Background: an optimization exercise with open tools, aiming at small area and a short achievable clock period. Do not read the settings as production practice. In this exercise RTL edits were held to simulation tests only and were not proved equivalent to the original.

Design main, start of the top module:
module main (
    input wire clk,
    input wire rst,
    input wire [7:0] in,
    input wire [2:0] op,
    input wire apply,
    output wire [7:0] tail,
    output wire empty,
    output reg valid
);
    reg [7:0] q0, q1, q2, q3, q4;
    reg [2:0] c;     
    assign tail  = q0;
    assign empty = (c == 3'd0);
    reg [7:0] a, b;
    always @* begin
        case ({c[2], c[0]})
            2'd0: begin a = q1; b = q0; end
            2'd1: begin a = q2; b = q1; end
            2'd2: begin a = q3; b = q2; end
            default: begin a = q4; b = q3; end
        endcase
    end
    wire [7:0] quo, rem;
    divu8 u_div (.n(b), .d(a), .q(quo), .r(rem));
    wire       sub = op[2];
    wire [7:0] sum = b + (a ^ {8{sub}}) + {7'd0, sub};
    reg [7:0] res;
    always @* begin
        case (op)
            3'd0:    res = in;
            3'd3:    res = a * b;
            3'd5:    res = quo;
            3'd6:    res = rem;
            default: res = sum;
        endcase
    end
    wire full = c[2] & c[0];
    wire ge2  = c[2] | c[1];
    wire ge1  = c != 3'd0;
    wire bad = (op == 3'd7)
             | ((op == 3'd0) & full)
             | ((op == 3'd1) & ~ge1)
             | ((op != 3'd0) & (op != 3'd1) & ~ge2)
             | (((op == 3'd5) | (op == 3'd6)) & (a == 8'd0));
    always @(posedge clk) begin
        if (apply && op != 3'd1) begin
            q0 <= res;
            q1 <= q0;
            q2 <= q1;
            q3 <= q2;
            q4 <= q3;
        end
    end
    always @(posedge clk or posedge rst) begin
        if (rst) begin
            c     <= 3'd0;
            valid <= 1'b1;
        end else if (apply) begin
            if (op == 3'd0) c <= c + 3'd1;
            else            c <= c - 3'd1;
            if (bad) valid <= 1'b0;
        end
    end
  ...
clock: 15.5 ns
lec_check: 0
abc_area: 1
cap_margin: 20
core_margin: 2
core_utilization: 75
setup_slack_margin: 5
slew_margin: 20
run.sh (not shown) runs the stock make flow with config.mk's settings and CLKGATE_MAP_FILE= SYNTH_SCRIPT=/design/flow/synth_recipe.tcl, a recipe that flattens the netlist after the stock synthesis.
The first run stopped in global routing, error DPL-0038.
==> next run, changes <==
ABC_AREA = unset   (was 1)
CORE_UTILIZATION = 60   (was 75)
What happened: The changed run finished with timing, DRC and antenna clean; synthesized cell count drops by 20%; synthesized area decreases by about 1.5%.
==> next run, changes <==
ABC_AREA = 1   (was unset)
The changed run completed with no timing, DRC or antenna violations.
Global-route usage went up by 0.94 points.
Via count went up by 13%.
Wire length went up by 8.9%.
Die area went up by 1.5%.
==> next run, changes <==
ABC_AREA = unset   (was 1)
CORE_UTILIZATION = 40   (was 60)
SETUP_SLACK_MARGIN = unset   (was 5)
After rerunning: Count of clock-buffer cells in the layout is unchanged; sequential cell count stays the same; fmax decreases by about 28%; core utilization decreases by 34 points; non-clock buffer count decreases by 66.

run A:
main, a different RTL version from the one above (not shown whole).
Size: roughly 410 cells after synthesis, about 44 flip-flops, roughly 24 I/O pins, about 4300 um^2 of cells after synthesis.
clock: 15.5 ns
lec_check: 0
cap_margin: 0
core_margin: 2
core_utilization: 60
setup_slack_margin: 3
slew_margin: 0
tns_end_percent: 10
Run A reached the end of the flow, and the finished layout is clean on the timing, design-rule and antenna checks.
[inputs] run B vs run A
Settings: ABC_AREA: unset -> 1; SETUP_SLACK_MARGIN: 3 -> 5.
--- outcome ---
- Run B: no failed stages, no open violations at the end
- Proportion of cell area occupied by multi-input gates: run B < run A
- Taking run A as the reference, in run B post-layout worst setup margin went up 1260 ps; wire length went up 29%; time the final worst path needs with I/O delays and setup decreased 1260 ps; mean instance size in the synthesized netlist went down about 24%; effective utilization at floorplan now smaller.
- Met1 usage: run B and run A compared, lower one is run B
- On run B: layout clock buffer count is 1 higher than what run A gave.
Modified inputs, run C compared to run B
Settings: SETUP_SLACK_MARGIN: 5 -> 4.
[summary]
Status | run B and run C | clean. The core of run C is less densely filled than that of run B. Delta (run C minus run B): final hold slack has increased, met2 capacity usage during global routing dropped 13 points, count of TritonRoute iterations in the first routing pass moved down, maximum root-to-sink buffer count neither gained nor lost much. Minimum clock period in run C is 66 ps above run B.

[re-timing with driven ports]
Ports are ideal in the flow. The routed layouts listed here were re-timed in OpenROAD. Step 1, drivers: a clkbuf_16 drives clk and a buf_2 each remaining input, both assumed. Step 2 also shifts input and output timing later by t, the mid clock arrival at the registers, as if the neighbouring blocks saw the same clock. Three values: ideal, step 1, step 2; two values: the first two.
| run | t, ns | setup WS [ns] | worst setup path at the end | clock arrival spread, ns |
|---|---|---|---|---|
| the second run of note 1 | 0.318 | 3.950 / 3.950 / 3.950 | register to register | 0.008 / 0.008 |
| the third run of note 1 | 0.324 | 5.310 / 5.310 / 5.310 | register to register | 0.004 / 0.004 |
| the fourth run of note 1 | 0.310 | 1.318 / 1.318 / 1.318 | register to register | 0.005 / 0.005 |
| run A | 0.319 | 3.155 / 3.155 / 3.155 | register to register | 0.011 / 0.012 |
| run B | 0.318 | 4.418 / 4.418 / 4.239 | input to register | 0.009 / 0.009 |
| run C | 0.318 | 4.352 / 4.353 / 4.035 | input to register | 0.006 / 0.006 |
After both steps every run listed still meets setup and hold. The setup slack of run C, which loses most, moves by +0.001 ns with the drivers and by -0.317 ns with both steps.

◆ EXERCISE ◆
Exactly as shown above, return all of the entries.

◆ RESPONSE ◆
Background: an optimization exercise with open tools, aiming at small area and a short achievable clock period. Do not read the settings as production practice. In this exercise RTL edits were held to simulation tests only and were not proved equivalent to the original.

Design main, start of the top module:
module main (
    input wire clk,
    input wire rst,
    input wire [7:0] in,
    input wire [2:0] op,
    input wire apply,
    output wire [7:0] tail,
    output wire empty,
    output reg valid
);
    reg [7:0] q0, q1, q2, q3, q4;
    reg [2:0] c;     
    assign tail  = q0;
    assign empty = (c == 3'd0);
    reg [7:0] a, b;
    always @* begin
        case ({c[2], c[0]})
            2'd0: begin a = q1; b = q0; end
            2'd1: begin a = q2; b = q1; end
            2'd2: begin a = q3; b = q2; end
            default: begin a = q4; b = q3; end
        endcase
    end
    wire [7:0] quo, rem;
    divu8 u_div (.n(b), .d(a), .q(quo), .r(rem));
    wire       sub = op[2];
    wire [7:0] sum = b + (a ^ {8{sub}}) + {7'd0, sub};
    reg [7:0] res;
    always @* begin
        case (op)
            3'd0:    res = in;
            3'd3:    res = a * b;
            3'd5:    res = quo;
            3'd6:    res = rem;
            default: res = sum;
        endcase
    end
    wire full = c[2] & c[0];
    wire ge2  = c[2] | c[1];
    wire ge1  = c != 3'd0;
    wire bad = (op == 3'd7)
             | ((op == 3'd0) & full)
             | ((op == 3'd1) & ~ge1)
             | ((op != 3'd0) & (op != 3'd1) & ~ge2)
             | (((op == 3'd5) | (op == 3'd6)) & (a == 8'd0));
    always @(posedge clk) begin
        if (apply && op != 3'd1) begin
            q0 <= res;
            q1 <= q0;
            q2 <= q1;
            q3 <= q2;
            q4 <= q3;
        end
    end
    always @(posedge clk or posedge rst) begin
        if (rst) begin
            c     <= 3'd0;
            valid <= 1'b1;
        end else if (apply) begin
            if (op == 3'd0) c <= c + 3'd1;
            else            c <= c - 3'd1;
            if (bad) valid <= 1'b0;
        end
    end
  ...
clock: 15.5 ns
lec_check: 0
abc_area: 1
cap_margin: 20
core_margin: 2
core_utilization: 75
setup_slack_margin: 5
slew_margin: 20
run.sh (not shown) runs the stock make flow with config.mk's settings and CLKGATE_MAP_FILE= SYNTH_SCRIPT=/design/flow/synth_recipe.tcl, a recipe that flattens the netlist after the stock synthesis.
The first run stopped in global routing, error DPL-0038.
==> next run, changes <==
ABC_AREA = unset   (was 1)
CORE_UTILIZATION = 60   (was 75)
What happened: The changed run finished with timing, DRC and antenna clean; synthesized cell count drops by 20%; synthesized area decreases by about 1.5%.
==> next run, changes <==
ABC_AREA = 1   (was unset)
The changed run completed with no timing, DRC or antenna violations.
Global-route usage went up by 0.94 points.
Via count went up by 13%.
Wire length went up by 8.9%.
Die area went up by 1.5%.
==> next run, changes <==
ABC_AREA = unset   (was 1)
CORE_UTILIZATION = 40   (was 60)
SETUP_SLACK_MARGIN = unset   (was 5)
After rerunning: Count of clock-buffer cells in the layout is unchanged; sequential cell count stays the same; fmax decreases by about 28%; core utilization decreases by 34 points; non-clock buffer count decreases by 66.

run A:
main, a different RTL version from the one above (not shown whole).
Size: roughly 410 cells after synthesis, about 44 flip-flops, roughly 24 I/O pins, about 4300 um^2 of cells after synthesis.
clock: 15.5 ns
lec_check: 0
cap_margin: 0
core_margin: 2
core_utilization: 60
setup_slack_margin: 3
slew_margin: 0
tns_end_percent: 10
Run A reached the end of the flow, and the finished layout is clean on the timing, design-rule and antenna checks.
[inputs] run B vs run A
Settings: ABC_AREA: unset -> 1; SETUP_SLACK_MARGIN: 3 -> 5.
--- outcome ---
- Run B: no failed stages, no open violations at the end
- Proportion of cell area occupied by multi-input gates: run B < run A
- Taking run A as the reference, in run B post-layout worst setup margin went up 1260 ps; wire length went up 29%; time the final worst path needs with I/O delays and setup decreased 1260 ps; mean instance size in the synthesized netlist went down about 24%; effective utilization at floorplan now smaller.
- Met1 usage: run B and run A compared, lower one is run B
- On run B: layout clock buffer count is 1 higher than what run A gave.
Modified inputs, run C compared to run B
Settings: SETUP_SLACK_MARGIN: 5 -> 4.
[summary]
Status | run B and run C | clean. The core of run C is less densely filled than that of run B. Delta (run C minus run B): final hold slack has increased, met2 capacity usage during global routing dropped 13 points, count of TritonRoute iterations in the first routing pass moved down, maximum root-to-sink buffer count neither gained nor lost much. Minimum clock period in run C is 66 ps above run B.

[re-timing with driven ports]
Ports are ideal in the flow. The routed layouts listed here were re-timed in OpenROAD. Step 1, drivers: a clkbuf_16 drives clk and a buf_2 each remaining input, both assumed. Step 2 also shifts input and output timing later by t, the mid clock arrival at the registers, as if the neighbouring blocks saw the same clock. Three values: ideal, step 1, step 2; two values: the first two.
| run | t, ns | setup WS [ns] | worst setup path at the end | clock arrival spread, ns |
|---|---|---|---|---|
| the second run of note 1 | 0.318 | 3.950 / 3.950 / 3.950 | register to register | 0.008 / 0.008 |
| the third run of note 1 | 0.324 | 5.310 / 5.310 / 5.310 | register to register | 0.004 / 0.004 |
| the fourth run of note 1 | 0.310 | 1.318 / 1.318 / 1.318 | register to register | 0.005 / 0.005 |
| run A | 0.319 | 3.155 / 3.155 / 3.155 | register to register | 0.011 / 0.012 |
| run B | 0.318 | 4.418 / 4.418 / 4.239 | input to register | 0.009 / 0.009 |
| run C | 0.318 | 4.352 / 4.353 / 4.035 | input to register | 0.006 / 0.006 |
After both steps every run listed still meets setup and hold. The setup slack of run C, which loses most, moves by +0.001 ns with the drivers and by -0.317 ns with both steps.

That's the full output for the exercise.